#### EXTRACTED DATA
/---

[src/rtl/mem_port_arbiter.sv]
// Shares one dual-port memory (1-cycle read latency) between NUM_REQ requesters.
// Read and write ports are arbitrated independently by round-robin; a same-address read yields to the write.
module mem_port_arbiter #(
    parameter int NUM_REQ         = 2,
    parameter int MEM_WIDTH_BYTES = 8,
    parameter int MEM_DEPTH       = 1024,
    localparam int AW = $clog2(MEM_DEPTH),
    localparam int DW = MEM_WIDTH_BYTES * 8,
    localparam int PW = $clog2(NUM_REQ)
) (
    input  logic                              clk,
    input  logic                              reset,
    input  logic [NUM_REQ-1:0][AW-1:0]        req_addr_in,
    input  logic [NUM_REQ-1:0]                req_read_in,
    input  logic [NUM_REQ-1:0]                req_write_in,
    input  logic [NUM_REQ-1:0][DW-1:0]        req_wdata_in,
    input  logic [NUM_REQ-1:0][MEM_WIDTH_BYTES-1:0] req_wmask_in,
    output logic [NUM_REQ-1:0]                req_ready_out,
    output logic [NUM_REQ-1:0]                resp_valid_out,
    output logic [DW-1:0]                     resp_data_out,
    output logic [AW-1:0]                     mem_write_addr_out,
    output logic                              mem_write_out,
    output logic [DW-1:0]                     mem_write_data_out,
    output logic [MEM_WIDTH_BYTES-1:0]        mem_write_mask_out,
    output logic [AW-1:0]                     mem_read_addr_out,
    output logic                              mem_read_out,
    input  logic [DW-1:0]                     mem_read_data_in,
    input  logic                              debugen_in
);

    // Handshake: a requester holds its request fields stable until req_ready_out[i]=1;
    // the transfer happens in that same cycle and read data follows one cycle later.

    // Returns {found, index}: first set bit of reqs scanning upward from ptr with wrap.
    function automatic logic [PW:0] rr_pick(input logic [NUM_REQ-1:0] reqs,
                                            input logic [PW-1:0] ptr);
        logic [PW:0] res;
        int idx;
        res = '0;
        for (int k = 0; k < NUM_REQ; k++) begin
            idx = int'(ptr) + k;
            if (idx >= NUM_REQ) idx = idx - NUM_REQ;
            if (!res[PW] && reqs[idx]) res = {1'b1, PW'(idx)};
        end
        return res;
    endfunction

    function automatic logic [PW-1:0] next_ptr(input logic [PW-1:0] w);
        return (w == PW'(NUM_REQ - 1)) ? '0 : w + 1'b1;
    endfunction

    logic [PW-1:0]      wr_ptr, rd_ptr;
    logic [PW:0]        wr_pick, rd_pick;
    logic [PW-1:0]      wr_win, rd_win;
    logic               wr_valid, rd_valid, hazard;
    logic [NUM_REQ-1:0] wr_gnt, rd_gnt, rd_elig;
    logic [NUM_REQ-1:0] resp_valid_q;

    assign wr_pick  = rr_pick(req_write_in, wr_ptr);
    assign wr_win   = wr_pick[PW-1:0];
    assign wr_valid = !reset && wr_pick[PW];

    always_comb begin
        wr_gnt = '0;
        if (wr_valid) wr_gnt[wr_win] = 1'b1;
    end

    // A requester that just won the write port cannot also take the read port.
    assign rd_elig  = req_read_in & ~wr_gnt;
    assign rd_pick  = rr_pick(rd_elig, rd_ptr);
    assign rd_win   = rd_pick[PW-1:0];
    assign hazard   = wr_valid && (req_addr_in[rd_win] == req_addr_in[wr_win]);
    assign rd_valid = !reset && rd_pick[PW] && !hazard;

    always_comb begin
        rd_gnt = '0;
        if (rd_valid) rd_gnt[rd_win] = 1'b1;
    end

    assign req_ready_out      = wr_gnt | rd_gnt;
    assign mem_write_out      = wr_valid;
    assign mem_write_addr_out = req_addr_in[wr_win];
    assign mem_write_data_out = req_wdata_in[wr_win];
    assign mem_write_mask_out = req_wmask_in[wr_win];
    assign mem_read_out       = rd_valid;
    assign mem_read_addr_out  = req_addr_in[rd_win];

    // Gating with reset drops the response of a read granted just before reset.
    assign resp_valid_out = resp_valid_q & {NUM_REQ{~reset}};
    assign resp_data_out  = mem_read_data_in;

    always_ff @(posedge clk) begin
        if (reset) begin
            wr_ptr       <= '0;
            rd_ptr       <= '0;
            resp_valid_q <= '0;
        end else begin
            if (wr_valid) wr_ptr <= next_ptr(wr_win);
            if (rd_valid) rd_ptr <= next_ptr(rd_win);
            resp_valid_q <= rd_gnt;
        end
    end

`ifndef SYNTHESIS
    always @(posedge clk) begin
        if (debugen_in && !reset) begin
            $write("[mem_port_arbiter] t=%0t wr_gnt=%b rd_gnt=%b hazard=%b resp=%b\n",
                   $time, wr_gnt, rd_gnt, hazard, resp_valid_out);
            for (int i = 0; i < NUM_REQ; i++)
                if (req_read_in[i] && req_write_in[i])
                    $write("[mem_port_arbiter] req %0d: illegal read+write, read left pending\n", i);
        end
    end
`endif

endmodule
`src/rtl/mf_disp_intf_vga_scaler.sv`:
```
// -----------------------------------------------------------------------------
// mf_disp_intf_vga_scaler
//
// VGA display interface with integer upscaling (x1..x4) of a SRC_W x SRC_H
// framebuffer. The scaled image is centred in the active area and surrounded
// by a programmable border colour. A delay line of RD_LAT cycles keeps the
// sync/colour control aligned with framebuffer read data. It also provides
// three built-in test patterns and the double-buffer frame-select handshake.
//
// Ports
//   vga_clk, resetn           pixel clock, async active-low reset
//   intf_mode_enabled         run the timing generator (0 = idle, counters held)
//   intf_mode_scale           scale factor minus one, latched per frame
//   intf_mode_test            0 off, 1 RGB bands, 2 checker, 3 gradient
//   intf_border_rgb           {r,g,b} border colour, OUT_W bits per channel
//   intf_frame_switch         request a buffer swap at the next frame end
//   intf_frame_sel            currently selected framebuffer
//   intf_frame_done           registered pulse for the last cycle of each frame
//   intf_pix_rd_vld/addr      framebuffer read strobe and address
//   intf_pix_rd_r/g/bdata     read data, valid RD_LAT cycles after the strobe
//   VGA_hsync, VGA_vsync      active-low syncs
//   VGA_red/green/blue        DAC colour outputs
// -----------------------------------------------------------------------------
module mf_disp_intf_vga_scaler #(
    parameter int H_ACTIVE = 640,
    parameter int H_FRONT  = 16,
    parameter int H_SYNC   = 96,
    parameter int H_BACK   = 48,
    parameter int V_ACTIVE = 480,
    parameter int V_FRONT  = 10,
    parameter int V_SYNC   = 2,
    parameter int V_BACK   = 33,
    parameter int SRC_W    = 320,
    parameter int SRC_H    = 200,
    parameter int ADDR_W   = 16,
    parameter int COLOR_W  = 6,
    parameter int OUT_W    = 4,
    parameter int RD_LAT   = 1
) (
    input  logic                 vga_clk,
    input  logic                 resetn,
    input  logic                 intf_mode_enabled,
    input  logic [1:0]           intf_mode_scale,
    input  logic [1:0]           intf_mode_test,
    input  logic [3*OUT_W-1:0]   intf_border_rgb,
    input  logic                 intf_frame_switch,
    output logic                 intf_frame_sel,
    output logic                 intf_frame_done,
    output logic                 intf_pix_rd_vld,
    output logic [ADDR_W-1:0]    intf_pix_rd_addr,
    input  logic [COLOR_W-1:0]   intf_pix_rd_rdata,
    input  logic [COLOR_W-1:0]   intf_pix_rd_gdata,
    input  logic [COLOR_W-1:0]   intf_pix_rd_bdata,
    output logic                 VGA_hsync,
    output logic                 VGA_vsync,
    output logic [OUT_W-1:0]     VGA_red,
    output logic [OUT_W-1:0]     VGA_green,
    output logic [OUT_W-1:0]     VGA_blue
);

    function automatic int max3(input int a, input int b, input int c);
        int m;
        m = (a > b) ? a : b;
        return (m > c) ? m : c;
    endfunction

    // Scaled extent clipped to the active area.
    function automatic int fit(input int src, input int s, input int act);
        return (src * s < act) ? src * s : act;
    endfunction

    localparam int HT = H_ACTIVE + H_FRONT + H_SYNC + H_BACK;
    localparam int VT = V_ACTIVE + V_FRONT + V_SYNC + V_BACK;
    localparam int HW = $clog2(HT);
    localparam int VW = $clog2(VT);
    localparam int XW = max3($clog2(SRC_W), 4, OUT_W);
    localparam int YW = max3($clog2(SRC_H), 4, OUT_W);

    localparam logic [HW-1:0] H_LAST   = HW'(HT - 1);
    localparam logic [VW-1:0] V_LAST   = VW'(VT - 1);
    localparam logic [HW-1:0] H_ACT    = HW'(H_ACTIVE);
    localparam logic [VW-1:0] V_ACT    = VW'(V_ACTIVE);
    localparam logic [HW-1:0] HS_START = HW'(H_ACTIVE + H_FRONT);
    localparam logic [HW-1:0] HS_END   = HW'(H_ACTIVE + H_FRONT + H_SYNC);
    localparam logic [VW-1:0] VS_START = VW'(V_ACTIVE + V_FRONT);
    localparam logic [VW-1:0] VS_END   = VW'(V_ACTIVE + V_FRONT + V_SYNC);
    localparam logic [YW-1:0] BAND_1   = YW'(SRC_H / 3);
    localparam logic [YW-1:0] BAND_2   = YW'(2 * SRC_H / 3);

    // Window bounds per scale setting, fully resolved at elaboration so the
    // datapath is a 4-entry constant lookup.
    localparam int X_LO [4] = '{(H_ACTIVE - fit(SRC_W, 1, H_ACTIVE)) / 2,
                                (H_ACTIVE - fit(SRC_W, 2, H_ACTIVE)) / 2,
                                (H_ACTIVE - fit(SRC_W, 3, H_ACTIVE)) / 2,
                                (H_ACTIVE - fit(SRC_W, 4, H_ACTIVE)) / 2};
    localparam int Y_LO [4] = '{(V_ACTIVE - fit(SRC_H, 1, V_ACTIVE)) / 2,
                                (V_ACTIVE - fit(SRC_H, 2, V_ACTIVE)) / 2,
                                (V_ACTIVE - fit(SRC_H, 3, V_ACTIVE)) / 2,
                                (V_ACTIVE - fit(SRC_H, 4, V_ACTIVE)) / 2};
    localparam int X_HI [4] = '{X_LO[0] + fit(SRC_W, 1, H_ACTIVE),
                                X_LO[1] + fit(SRC_W, 2, H_ACTIVE),
                                X_LO[2] + fit(SRC_W, 3, H_ACTIVE),
                                X_LO[3] + fit(SRC_W, 4, H_ACTIVE)};
    localparam int Y_HI [4] = '{Y_LO[0] + fit(SRC_H, 1, V_ACTIVE),
                                Y_LO[1] + fit(SRC_H, 2, V_ACTIVE),
                                Y_LO[2] + fit(SRC_H, 3, V_ACTIVE),
                                Y_LO[3] + fit(SRC_H, 4, V_ACTIVE)};

    typedef enum logic [1:0] {
        TEST_OFF      = 2'd0,
        TEST_BANDS    = 2'd1,
        TEST_CHECKER  = 2'd2,
        TEST_GRADIENT = 2'd3
    } test_e;

    // Per-pixel control that must travel alongside the framebuffer read.
    typedef struct packed {
        logic          window;
        logic          border;
        logic          blank;
        logic          hsync;
        logic          vsync;
        logic [XW-1:0] src_x;
        logic [YW-1:0] src_y;
        test_e         test;
    } pix_ctl_t;

    localparam pix_ctl_t CTL_IDLE = '{window: 1'b0, border: 1'b0, blank: 1'b1,
                                      hsync: 1'b1, vsync: 1'b1, src_x: '0,
                                      src_y: '0, test: TEST_OFF};

    logic              en;
    logic [HW-1:0]     h_cnt;
    logic [VW-1:0]     v_cnt;
    logic              frame_end;
    logic              line_end;
    logic [1:0]        scale_q;
    test_e             test_q;
    logic [HW-1:0]     x_lo, x_hi;
    logic [VW-1:0]     y_lo, y_hi;
    logic              in_cols, in_rows, active, window;
    logic [1:0]        x_sub, y_sub;
    logic [XW-1:0]     src_x;
    logic [YW-1:0]     src_y;
    logic [ADDR_W-1:0] row_base;
    logic              pending;
    pix_ctl_t          ctl_now, ctl_out;
    pix_ctl_t          ctl_pipe [RD_LAT];
    logic [3*OUT_W-1:0] rgb_next;

    assign en        = intf_mode_enabled;
    assign line_end  = (h_cnt == H_LAST);
    assign frame_end = en && line_end && (v_cnt == V_LAST);

    // ------------------------------------------------------------------ timing
    always_ff @(posedge vga_clk or negedge resetn) begin
        // NOTE: sequential state uses non-blocking assignments so every
        // register samples the pre-edge values regardless of process order.
        if (!resetn) begin
            h_cnt <= '0;
            v_cnt <= '0;
        end else if (!en) begin
            h_cnt <= '0;
            v_cnt <= '0;
        end else if (line_end) begin
            h_cnt <= '0;
            v_cnt <= (v_cnt == V_LAST) ? '0 : v_cnt + 1'b1;
        end else begin
            h_cnt <= h_cnt + 1'b1;
        end
    end

    // Mode is frozen for the whole frame; tracks the inputs while idle.
    always_ff @(posedge vga_clk or negedge resetn) begin
        if (!resetn) begin
            scale_q <= 2'd0;
            test_q  <= TEST_OFF;
        end else if (!en || frame_end) begin
            scale_q <= intf_mode_scale;
            test_q  <= test_e'(intf_mode_test);
        end
    end

    // ------------------------------------------------------------------ window
    always_comb begin
        x_lo    = HW'(X_LO[scale_q]);
        x_hi    = HW'(X_HI[scale_q]);
        y_lo    = VW'(Y_LO[scale_q]);
        y_hi    = VW'(Y_HI[scale_q]);
        in_cols = (h_cnt >= x_lo) && (h_cnt < x_hi);
        in_rows = (v_cnt >= y_lo) && (v_cnt < y_hi);
        active  = en && (h_cnt < H_ACT) && (v_cnt < V_ACT);
        window  = en && in_cols && in_rows;
    end

    // Horizontal source stepping: each source pixel is held for S cycles.
    // Cleared outside the window so every window line starts at column 0.
    always_ff @(posedge vga_clk or negedge resetn) begin
        if (!resetn) begin
            x_sub <= 2'd0;
            src_x <= '0;
        end else if (!window) begin
            x_sub <= 2'd0;
            src_x <= '0;
        end else if (x_sub == scale_q) begin
            x_sub <= 2'd0;
            src_x <= src_x + 1'b1;
        end else begin
            x_sub <= x_sub + 1'b1;
        end
    end

    // Vertical source stepping, advanced at the end of each window row.
    always_ff @(posedge vga_clk or negedge resetn) begin
        if (!resetn) begin
            y_sub    <= 2'd0;
            src_y    <= '0;
            row_base <= '0;
        end else if (!en || frame_end) begin
            y_sub    <= 2'd0;
            src_y    <= '0;
            row_base <= '0;
        end else if (line_end && in_rows) begin
            if (y_sub == scale_q) begin
                y_sub    <= 2'd0;
                src_y    <= src_y + 1'b1;
                row_base <= row_base + ADDR_W'(SRC_W);
            end else begin
                y_sub <= y_sub + 1'b1;
            end
        end
    end

    assign intf_pix_rd_vld  = window && (test_q == TEST_OFF);
    assign intf_pix_rd_addr = row_base + ADDR_W'(src_x);

    // ------------------------------------------------------- latency alignment
    always_comb begin
        ctl_now        = CTL_IDLE;
        ctl_now.window = window;
        ctl_now.border = active && !window;
        ctl_now.blank  = !active;
        ctl_now.hsync  = !(en && (h_cnt >= HS_START) && (h_cnt < HS_END));
        ctl_now.vsync  = !(en && (v_cnt >= VS_START) && (v_cnt < VS_END));
        ctl_now.src_x  = src_x;
        ctl_now.src_y  = src_y;
        ctl_now.test   = test_q;
    end

    always_ff @(posedge vga_clk or negedge resetn) begin
        // NOTE: the delay line is reset to the idle pixel so that a reset
        // mid-frame discards in-flight control instead of leaking it to pins.
        if (!resetn) begin
            for (int i = 0; i < RD_LAT; i++) ctl_pipe[i] <= CTL_IDLE;
        end else begin
            ctl_pipe[0] <= ctl_now;
            for (int i = 1; i < RD_LAT; i++) ctl_pipe[i] <= ctl_pipe[i-1];
        end
    end

    assign ctl_out = ctl_pipe[RD_LAT-1];

    // ------------------------------------------------------------ colour select
    always_comb begin
        // NOTE: default first so every path assigns rgb_next and no latch forms.
        rgb_next = '0;
        if (ctl_out.blank) begin
            rgb_next = '0;
        end else if (ctl_out.border) begin
            rgb_next = intf_border_rgb;
        end else if (ctl_out.window) begin
            unique case (ctl_out.test)
                TEST_OFF: rgb_next = {intf_pix_rd_rdata[COLOR_W-1 -: OUT_W],
                                      intf_pix_rd_gdata[COLOR_W-1 -: OUT_W],
                                      intf_pix_rd_bdata[COLOR_W-1 -: OUT_W]};
                TEST_BANDS: begin
                    if (ctl_out.src_y < BAND_1)
                        rgb_next = {{OUT_W{1'b1}}, {OUT_W{1'b0}}, {OUT_W{1'b0}}};
                    else if (ctl_out.src_y < BAND_2)
                        rgb_next = {{OUT_W{1'b0}}, {OUT_W{1'b1}}, {OUT_W{1'b0}}};
                    else
                        rgb_next = {{OUT_W{1'b0}}, {OUT_W{1'b0}}, {OUT_W{1'b1}}};
                end
                TEST_CHECKER:
                    rgb_next = (ctl_out.src_x[3] ^ ctl_out.src_y[3]) ? '1 : '0;
                TEST_GRADIENT:
                    rgb_next = {ctl_out.src_x[OUT_W-1:0], ctl_out.src_y[OUT_W-1:0],
                                {OUT_W{1'b0}}};
            endcase
        end
    end

    always_ff @(posedge vga_clk or negedge resetn) begin
        if (!resetn) begin
            VGA_hsync <= 1'b1;
            VGA_vsync <= 1'b1;
            VGA_red   <= '0;
            VGA_green <= '0;
            VGA_blue  <= '0;
        end else begin
            VGA_hsync <= ctl_out.hsync;
            VGA_vsync <= ctl_out.vsync;
            {VGA_red, VGA_green, VGA_blue} <= rgb_next;
        end
    end

    // -------------------------------------------------- frame select handshake
    // A request in the frame-end cycle itself is honoured without waiting for
    // the pending flag; while idle there is no frame end, so swap at once.
    always_ff @(posedge vga_clk or negedge resetn) begin
        if (!resetn) begin
            pending         <= 1'b0;
            intf_frame_sel  <= 1'b0;
            intf_frame_done <= 1'b0;
        end else begin
            intf_frame_done <= frame_end;
            if ((!en || frame_end) && (pending || intf_frame_switch)) begin
                intf_frame_sel <= !intf_frame_sel;
                pending        <= 1'b0;
            end else if (intf_frame_switch) begin
                pending <= 1'b1;
            end
        end
    end

    // Only the top OUT_W bits of each read channel drive the DAC.
    if (COLOR_W > OUT_W) begin : g_lsb_sink
        logic unused_lsbs;
        assign unused_lsbs = ^{intf_pix_rd_rdata[COLOR_W-OUT_W-1:0],
                               intf_pix_rd_gdata[COLOR_W-OUT_W-1:0],
                               intf_pix_rd_bdata[COLOR_W-OUT_W-1:0]};
    end

endmodule

```
`config.mk`:
```
export PLATFORM = sky130hd
export DESIGN_NAME = mf_disp_intf_vga_scaler
export DESIGN_NICKNAME = d
export VERILOG_FILES = /design/src/rtl/mf_disp_intf_vga_scaler.sv
export SDC_FILE = /design/constraint.sdc
export NUM_CORES = 1
export LEC_CHECK = 0
export ABC_CLOCK_PERIOD_IN_PS = 3700
export CAP_MARGIN = 20
export CORE_MARGIN = 2
export CORE_UTILIZATION = 50
export CTS_CLUSTER_DIAMETER = 200
export DETAILED_ROUTE_END_ITERATION = 10
export PLACE_DENSITY_LB_ADDON = 0.1
export SLEW_MARGIN = 10
export SYNTH_ARGS = -nofsm -noshare
export SYNTH_HDL_FRONTEND = slang
export SYNTH_SLANG_ARGS = --single-unit
```
`constraint.sdc`:
```
create_clock -name vga_clk -period 3.7 [get_ports vga_clk]
set_input_delay 0.74 -clock vga_clk [delete_from_list [all_inputs] [get_ports vga_clk]]
set_output_delay 0.74 -clock vga_clk [all_outputs]
set_load 0.05 [all_outputs]
```
==> flow_metrics.env <==
export IMPL_totalPowerFinal_w=0.00199
export IMPL_synth_area_per_cell_um2=9.65
export IMPL_yosysMostFrequentCell="dfrtp_1"
export IMPL_postCtsSetupBuffers=0
export IMPL_antenna_found_initial=0
export IMPL_dieArea_um2=10600
export IMPL_n_fill_cell=867
export IMPL_synthToLayoutAreaGrowth_pct=19.5
export IMPL_met1_usage_pct=29.8
export IMPL_slew_headroom_pct=39.8
export IMPL_nNetsFinal=622
export IMPL_async_flop_share_pct=100
export IMPL_ys_top_cells_by_count="86 x dfrtp_1, 62 x nand2_1, 43 x nor2_1, 23 x nand4_1, 22 x ha_1"
export IMPL_fmax_ghz=0.289
export IMPL_yosysSeqAreaShare_pct=46.5
export IMPL_io_pin_count=71
export IMPL_syn_area_um2=4910
export IMPL_cp_start_kind="flop"
export IMPL_grt_first_pass_wirelength_um=18500
export IMPL_port_buffers=64
export IMPL_track_usage_pct=22.1
export IMPL_routed_wl_um=11200
export IMPL_status="complete, no violations"
export IMPL_cp_data_arrival_time_ns=2.73
export IMPL_syn_nets=569
export IMPL_synth_compound_area_share_pct=11.3
export IMPL_skew_ns=0.0196
export IMPL_drcViolationCount=0
export IMPL_avgRoutedWirePerCell_um=16.0
export IMPL_die_y_um=103
export IMPL_die_x_um=103
export IMPL_hpwl_um=7870
export IMPL_synthXorXnorAreaFrac_pct=6.06
export IMPL_critPathRequiredTime_ns=2.96
export IMPL_row_count=36
export IMPL_place_congestion=0.842
export IMPL_synth_top_family_by_area="simple AND/OR/NAND/NOR gates"
export IMPL_yosys_area_share_simple_pct=23.8
export IMPL_rsz0062_at_grt="false"
export IMPL_p_leak_nw=2.58
export IMPL_vias_per_cell=5.68
export IMPL_tns_ns=0
export IMPL_ys_seq_elements=91
export IMPL_synth_area_leaders="dfrtp_1 44%, ha_1 5.6%, nand2_1 4.7%"
export IMPL_cp_cell_sequence="ha_1 -> a21o_1 -> a21oi_1 -> nand2b_1 -> xnor2_1 -> clkdlybuf4s50_1"
export IMPL_worst_slack_ns=0.234
export IMPL_ant_nets=0
export IMPL_finalCritPeriodShare_pct=93.7
export IMPL_cts_max_path_buffers=2
export IMPL_netlist_area_leader_share_pct=43.8
export IMPL_met2_usage_pct=37.0
export IMPL_grt_max_degree=45
export IMPL_clk_latency_ns=0.36
export IMPL_placed_cells=684
export IMPL_path_class="flop to output port"
export IMPL_setup_viol=0
export IMPL_ir_worst_vdd_v=0.000246
export IMPL_hp_class="input pin to asynchronous set/reset pin"
export IMPL_setup_worst_path_end_class="output port"
export IMPL_via_count=3978
export IMPL_drt_initial_drc_count=170
export IMPL_synth_edf_count=0
export IMPL_synth_largest_area_cell="dfrtp_1"
export IMPL_ctsHoldBuffers=0
export IMPL_critPathSlowestCell="clkdlybuf4s50_1"
export IMPL_finalNonFillerCells=700
export IMPL_yosysUniqueCellTypes=52
export IMPL_tritoncts="built"
export IMPL_clockRootBuffer="clkbuf_8"
export IMPL_htree_levels=3
export IMPL_cts_sinks=91
export IMPL_numCtsBuffers=9
export IMPL_gr_total_overflow=0
export IMPL_drv_cap=0
export IMPL_finalHoldViolations=0
export IMPL_grt_busiest_layer="met2"
export IMPL_synth_area_mux_share_pct=2.45
export IMPL_num_antenna_cells=0
export IMPL_syn_inst=509
export IMPL_synth_adder_area_share_pct=5.61
export IMPL_synth_warning_count=0
export IMPL_core_um2=9640
export IMPL_gr_usage_met3_pct=2.98
export IMPL_utilization_pct=60.9
export IMPL_path_clk_slew_ns=0.11
export IMPL_cts_resized=0
export IMPL_first_global_vias=3793
export IMPL_dr_pass1_iters=4
export IMPL_pre_cts_ws_ns=0.480
export IMPL_maxSlewViolCount=0
export IMPL_critPathMaxStageDelay_ns=0.81
export IMPL_worst_pin_slew_ns=0.900
export IMPL_power_density_nw_per_um2=339
export IMPL_layout_min_cycle_time_ns=3.47
export IMPL_initial_core_util_pct=50.9
export IMPL_drive_above_1_share_pct=10.9
export IMPL_synth_ff_type="dfrtp_1"
export IMPL_path_max_fanout=4
==> cells in the final DEF (no fill, tap or decap), types with 4 or more instances in the layout <==
cell             count
and2_1               5
and3_1               7
clkbuf_8             9
buf_4               12
o31ai_1              6
nor3_1              10
xnor2_1             15
nor4_2               5
nor2_1              43
or3_1                6
or2_2               13
clkdlybuf4s50_1     58
o21ai_1             10
a31oi_1              6
a32oi_1              4
ha_1                22
nand2_1             62
nor4_1               9
o21a_1               4
a311oi_1             4
inv_1               13
nand3_1             13
nand4_1             23
dfrtp_1             86
xor2_1              19
o21ai_0             19
nor2b_1              4
a221oi_1             4
a21oi_1             12
mux2i_1             12
dfstp_2              5
==> routing by layer <==
layer / wire length [µm] / up-vias
met1: 5100 / 1937
li1: - / 1914
met4: 175 / 0
met3: 530 / 16
met2: 5380 / 111
met5: 0 / -
==> state kept, by name (all words and copies together) (netlist names) <==
register / flops
VGA_green: 4
scale_q: 2
VGA_red: 4
test_q: 2
intf_frame_sel: 1
row_base: 10
src_y: 8
VGA_blue: 4
x_sub: 2
ctl_out: 19
pending: 1
VGA_vsync: 1
intf_frame_done: 1
y_sub: 2
h_cnt: 10
src_x: 9
v_cnt: 10
VGA_hsync: 1
==> power by group <==
part           switching (W)  total (W)  internal [W]  leakage [nW]
Clock               0.000384   0.000708      0.000324         0.103
Sequential         0.0000199    0.00104       0.00102          1.23
Combinational       0.000152   0.000247     0.0000946          1.24
==> worst max-delay path, delay by kind of cell, from the launching register on <==
family | cells | cell delay [ns]
flops | 1 | 0.43
xor+xnor | 1 | 0.11
buf+inv | 1 | 0.81
fa+ha+maj | 1 | 0.33
simple gates | 1 | 0.17
compound gates | 2 | 0.51
==> layout make-up <==
class | count | area, µm² | share of cell area (%)
well taps | 133 | 166 | 2.83
clock inverters | 7 | 80.1 | 1.36
clock buffers | 9 | 124 | 2.11
repair buffers | 74 | 728 | 12.4
inverters | 15 | 56.3 | 0.959
multi-input cells | 371 | 2430 | 41.4
flip-flops and latches | 91 | 2280 | 38.9
==> kinds of logic (layout without fill, tap and decap cells) <==
kind of cell | count (synthesis) | in the layout
AOI/OAI and AO/OA | 84 | 84
xor gates and xnor gates | 34 | 34
adders and majority gates | 22 | 22
buffers and inverters | 47 | 105
DFF | 91 | 91
muxes | 12 | 12
and+or+nand+nor | 219 | 219
==> path summary, 6_finish.rpt <==
check / from / to / slack, ns / depth (start not counted)
min reg2reg: ctl_out[19] / VGA_vsync / 0.36 / 0
min: resetn / VGA_blue[1] / 0.36 / 1
max in group asynchronous: resetn / ctl_out[21] / 2.53 / 2
max reg2reg: scale_q[0] / src_y[0] / 1.05 / 6
max: row_base[7] / intf_pix_rd_addr[10] / 0.23 / 6
min in group vga_clk: ctl_out[19] / VGA_vsync / 0.36 / 0
==> stage by stage <==
| stage | instance area [µm²] | hold WS (ns) |
|---|---|---|
| global route | 5870 | 0.364 |
| floorplan | 4920 | 0.345 |
| detailed placement | 5660 | 0.347 |
| CTS | 5860 | 0.361 |
| finish | 5870 | 0.358 |
| global placement | 5660 | 0.347 |
No activity file was read; power rests on OpenSTA's default activity.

\---

Show every line in the entries above that contains the string "channel".

#### EXPECTED OUTPUT
//   intf_border_rgb           {r,g,b} border colour, OUT_W bits per channel
    // Only the top OUT_W bits of each read channel drive the DAC.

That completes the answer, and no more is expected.